くせつきこ『かみがたり 女陰陽師と房総の青鬼』第3巻 記憶と時間、人間と鬼の旅路の果てに

 神を騙る(残念な)美女陰陽師・志摩と、無愛想で凶暴な青鬼・アオが、最強の鬼たる赤鬼を追っての旅を続けてきた本作も、いよいよこの巻で完結であります。ついに赤鬼の居所を突き止めた二人が向かった先で待ち受けていたのは、あまりに意外な真実。果たして二人の旅の結末は……

 「神騙り」と称して、金さえ貰えば神様の代わりに願いを叶えるという胡散臭い稼業を続ける志摩。その彼女が手にした角は、かつて房総で暴れまわった最強の双鬼の片割れであるアオのものでした。
 鬼は自分の角を持つ者には手を出せないという法則どおり、志摩に頭の上がらぬまま旅を続けるアオですが、その二人が共通して追い求める存在こそが赤鬼であります。

 人の負の想いに憑く「隠」を滅ぼすため、隠が現世に現れる黄泉の闇穴の秘密を握るという赤鬼を追う志摩と、自分を裏切り見捨てた赤鬼に復讐せんとするアオ――利害関係が一致した二人は、(アオ的にはやむを得ず)コンビを組んで、今日も赤鬼の手がかりを追うのでした。

 そして最終巻であるこの第3巻では、ついにその赤鬼との対決が待ち受けているわけですが……しかし前半は、これまで同様人に憑いた、あるいは人を狙う隠との対決を描く単発エピソードなのは、意外とも思えます。
 しかしそれも計算の上。これらのエピソードの中には(もちろんこれまでのものにも)、その後に繋がっていく大事な要素が描かれているのです。

 それは「記憶」――時間の流れの中で積み重ねられてきた、時間に刻みつけられた人の想いであります。

 もちろん、一口に記憶といっても、楽しいものばかりではありません。辛い記憶、暗い記憶……そうした想いの固着こそが、本作においては隠を生み出してきたことは、これまで描かれてきたとおりです。しかしそれと同時にその記憶こそが、時に人が隠に抗し、打ち砕く原動力となることもまた。

 そしてまた、その「記憶」こそは、アオが、最強の双鬼である青鬼が持たないものであります。
 ただ赤鬼とともに(おかしな表現ですが)物心ついた時から暴れまわってきたアオ。それだけの存在であった彼には、記憶というものがなく――そしてそれは同時に、彼にとって「時間」の概念もまたないことを意味するのです。

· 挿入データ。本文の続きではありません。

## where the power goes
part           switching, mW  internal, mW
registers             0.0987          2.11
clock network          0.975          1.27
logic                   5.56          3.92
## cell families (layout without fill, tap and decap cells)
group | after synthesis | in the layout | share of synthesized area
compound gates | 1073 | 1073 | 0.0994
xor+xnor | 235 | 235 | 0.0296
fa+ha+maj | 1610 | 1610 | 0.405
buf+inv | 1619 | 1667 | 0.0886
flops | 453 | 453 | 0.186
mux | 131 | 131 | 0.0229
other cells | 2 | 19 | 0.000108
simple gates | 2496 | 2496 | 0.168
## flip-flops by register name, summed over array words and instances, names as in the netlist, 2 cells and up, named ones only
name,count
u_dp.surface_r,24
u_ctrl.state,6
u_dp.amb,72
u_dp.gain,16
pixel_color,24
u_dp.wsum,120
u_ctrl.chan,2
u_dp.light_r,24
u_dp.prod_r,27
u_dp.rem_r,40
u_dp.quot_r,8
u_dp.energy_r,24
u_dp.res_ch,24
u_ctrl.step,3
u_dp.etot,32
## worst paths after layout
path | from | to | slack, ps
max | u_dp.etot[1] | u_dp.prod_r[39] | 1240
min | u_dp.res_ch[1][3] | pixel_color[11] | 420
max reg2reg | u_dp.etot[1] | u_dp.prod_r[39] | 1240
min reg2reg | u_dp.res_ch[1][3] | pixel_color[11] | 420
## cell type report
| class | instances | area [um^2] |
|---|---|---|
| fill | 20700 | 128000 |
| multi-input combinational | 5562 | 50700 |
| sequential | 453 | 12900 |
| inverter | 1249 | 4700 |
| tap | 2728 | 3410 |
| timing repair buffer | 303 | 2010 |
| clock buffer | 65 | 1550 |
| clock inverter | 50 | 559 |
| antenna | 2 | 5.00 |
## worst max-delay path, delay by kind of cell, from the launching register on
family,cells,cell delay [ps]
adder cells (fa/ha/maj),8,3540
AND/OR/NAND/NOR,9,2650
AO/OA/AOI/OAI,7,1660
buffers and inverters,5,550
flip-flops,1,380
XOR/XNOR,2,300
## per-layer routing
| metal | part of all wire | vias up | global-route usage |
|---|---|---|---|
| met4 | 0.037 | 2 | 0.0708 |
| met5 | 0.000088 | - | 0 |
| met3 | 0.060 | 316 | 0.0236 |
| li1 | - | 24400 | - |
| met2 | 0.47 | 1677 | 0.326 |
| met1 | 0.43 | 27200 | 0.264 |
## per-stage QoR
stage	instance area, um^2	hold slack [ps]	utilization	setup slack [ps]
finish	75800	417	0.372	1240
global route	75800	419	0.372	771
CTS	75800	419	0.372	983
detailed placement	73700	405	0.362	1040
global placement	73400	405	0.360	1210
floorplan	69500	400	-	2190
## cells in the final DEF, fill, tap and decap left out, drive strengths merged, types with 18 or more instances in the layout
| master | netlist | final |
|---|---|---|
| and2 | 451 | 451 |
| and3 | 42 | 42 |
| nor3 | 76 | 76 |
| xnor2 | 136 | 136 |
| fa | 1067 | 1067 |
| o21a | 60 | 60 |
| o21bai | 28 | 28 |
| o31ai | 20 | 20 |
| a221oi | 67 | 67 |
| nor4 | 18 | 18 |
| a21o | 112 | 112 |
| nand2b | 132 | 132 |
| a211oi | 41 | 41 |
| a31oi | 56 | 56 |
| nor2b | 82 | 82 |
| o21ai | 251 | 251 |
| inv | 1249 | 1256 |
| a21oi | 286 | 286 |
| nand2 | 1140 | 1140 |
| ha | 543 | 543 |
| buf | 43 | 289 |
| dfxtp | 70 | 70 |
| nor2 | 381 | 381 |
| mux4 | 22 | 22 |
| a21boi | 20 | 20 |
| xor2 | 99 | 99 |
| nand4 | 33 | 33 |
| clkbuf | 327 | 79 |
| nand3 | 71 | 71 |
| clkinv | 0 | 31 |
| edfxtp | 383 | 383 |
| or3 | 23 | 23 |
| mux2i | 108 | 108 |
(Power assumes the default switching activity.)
==> config.mk <==
export PLATFORM = sky130hd
export DESIGN_NAME = harmonic_angle_compensator_top
export DESIGN_NICKNAME = d
export VERILOG_FILES = /design/src/sv/hac_pkg.sv /design/src/sv/hac_cfg.sv /design/src/sv/hac_lane.sv /design/src/sv/harmonic_angle_compensator_top.sv
export SDC_FILE = /design/constraint.sdc
export NUM_CORES = 2
export LEC_CHECK = 0
export ABC_AREA = 1
export BUFFER_PORTS_ARGS = -buffer_cell sky130_fd_sc_hd__buf_2
export CELL_PAD_IN_SITES_DETAIL_PLACEMENT = 1
export CELL_PAD_IN_SITES_GLOBAL_PLACEMENT = 1
export CORE_ASPECT_RATIO = 0.7
export CORE_UTILIZATION = 25
export DETAILED_ROUTE_END_ITERATION = 10
export PLACE_DENSITY_LB_ADDON = 0.1
export SYNTH_ARGS = -nofsm -noshare
export SYNTH_HDL_FRONTEND = slang
export SYNTH_HIERARCHICAL = 1
export SYNTH_SLANG_ARGS = --single-unit
==> constraint.sdc <==
create_clock -name i_clk -period 14.8 [get_ports i_clk]
set_input_delay 3.7 -clock i_clk [delete_from_list [all_inputs] [get_ports i_clk]]
set_output_delay 3.7 -clock i_clk [all_outputs]
set_load 0.03 [all_outputs]
==> src/sv/hac_pkg.sv <==
`timescale 1ns / 1ps
// Shared types, constants and the quarter-wave sine table for the harmonic angle compensator.
// Has no dependencies; every other file refers to it by scoped names.
package hac_pkg;

    // Widths of the angle path and of the configuration fields.
    localparam int ANGLE_BITS = 21;
    localparam int PHASE_BITS = 16;
    localparam int AMP_BITS   = 16;
    localparam int NUM_HARM   = 3;
    localparam int NUM_STAGES = 5;

    // Sine lookup geometry: 64 table steps per quarter turn, 8 fraction bits.
    localparam int FRAC_BITS = 8;
    localparam int IDX_BITS  = 7;
    localparam int SIN_BITS  = 15;
    localparam int DIFF_BITS = 10;
    localparam int SIN_SHIFT = 15;
    localparam int TERM_BITS = 2 * AMP_BITS - SIN_SHIFT;
    localparam int SUM_BITS  = TERM_BITS + 2;
    localparam logic [IDX_BITS-1:0] QTR_TOP  = 7'd64;
    localparam logic [14:0]         QTR_SPAN = 15'h4000;

    // Configuration register indexes.
    typedef enum logic [2:0] {
        CFG_AMP_H1   = 3'd0,
        CFG_AMP_H2   = 3'd1,
        CFG_AMP_H3   = 3'd2,
        CFG_PHASE_H1 = 3'd3,
        CFG_PHASE_H2 = 3'd4,
        CFG_PHASE_H3 = 3'd5
    } t_cfg_idx;

    typedef logic [ANGLE_BITS-1:0] t_angle;
    typedef logic [PHASE_BITS-1:0] t_phase;

    // Register file contents handed to the datapath.
    typedef struct packed {
        logic [NUM_HARM-1:0][AMP_BITS-1:0]   amp;
        logic [NUM_HARM-1:0][PHASE_BITS-1:0] phase;
    } t_cfg;

    // Load enables for the stages that live inside each harmonic lane.
    typedef struct packed {
        logic en_fold;
        logic en_interp;
        logic en_mult;
    } t_lane_en;

    // Quarter-wave sine, entry i = round(sin(i/64 * pi/2) * 32767).
    localparam logic [SIN_BITS-1:0] QSIN [0:64] = '{
        15'd0,     15'd804,   15'd1608,  15'd2410,  15'd3212,  15'd4011,  15'd4808,  15'd5602,
        15'd6393,  15'd7179,  15'd7962,  15'd8739,  15'd9512,  15'd10278, 15'd11039, 15'd11793,
        15'd12539, 15'd13279, 15'd14010, 15'd14732, 15'd15446, 15'd16151, 15'd16846, 15'd17530,
        15'd18204, 15'd18868, 15'd19519, 15'd20159, 15'd20787, 15'd21403, 15'd22005, 15'd22594,
        15'd23170, 15'd23731, 15'd24279, 15'd24811, 15'd25329, 15'd25832, 15'd26319, 15'd26790,
        15'd27245, 15'd27683, 15'd28105, 15'd28510, 15'd28898, 15'd29268, 15'd29621, 15'd29956,
        15'd30273, 15'd30571, 15'd30852, 15'd31113, 15'd31356, 15'd31580, 15'd31785, 15'd31971,
        15'd32137, 15'd32285, 15'd32412, 15'd32521, 15'd32609, 15'd32678, 15'd32728, 15'd32757,
        15'd32767
    };

    // Table read; any index past the top returns the top entry, so the
    // upper neighbor of the last entry gives a zero slope.
    function automatic logic [SIN_BITS-1:0] quarter_sine(input logic [IDX_BITS-1:0] idx);
        logic [SIN_BITS-1:0] v;
        if (idx >= QTR_TOP) begin
            v = QSIN[64];
        end else begin
            v = QSIN[idx];
        end
        return v;
    endfunction

endpackage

 人と鬼の、志摩とアオの間を分かつ記憶と時間の存在。それは思いもよらぬ展開を見せるクライマックスにおいて、大きな意味を持つこととなります。

 冒険の果てについ二人が赤鬼と対峙した時――物語は、いくらなんでもここまでの展開を見せるとは思わなかったと言う他ない、あまりにも意外な真実を浮かび上がらせるのです。
 これは是非実際の作品に触れていただきたいのですが、ここでこれを持ってくるか! と唸りたくなるような題材のチョイスと、そこから浮かび上がる赤鬼とアオの正体……さらに言えば思いもよらぬ大どんでん返しと、そこに密接に結びついた大逆転には、大いに感心させられた次第。

 正直に申し上げれば、本作は伝奇というよりファンタジーの要素が強い作品、実在の伝承よりも架空の要素をベースとしたものと思い込んでおりましたが、いやはやは最後の最後で嬉しい背負い投げを食らった気分です。
 さらにさらに……ここで先に触れた「記憶」の存在が、志摩とアオを救い、二人の新たな関係性を生み出すのには、ただお見事、と申し上げるほかありません。


 一見アバウトな外見の中に、きっちりと構成された、豊かな想いが積み重ねられている……本作は、そんな志摩や、アオに通じるような物語。
 全3巻、あっという間ではありましたが、実に中身の濃い、素晴らしいお話だったなあと、読み終えた後に笑みが浮かぶような作品であります。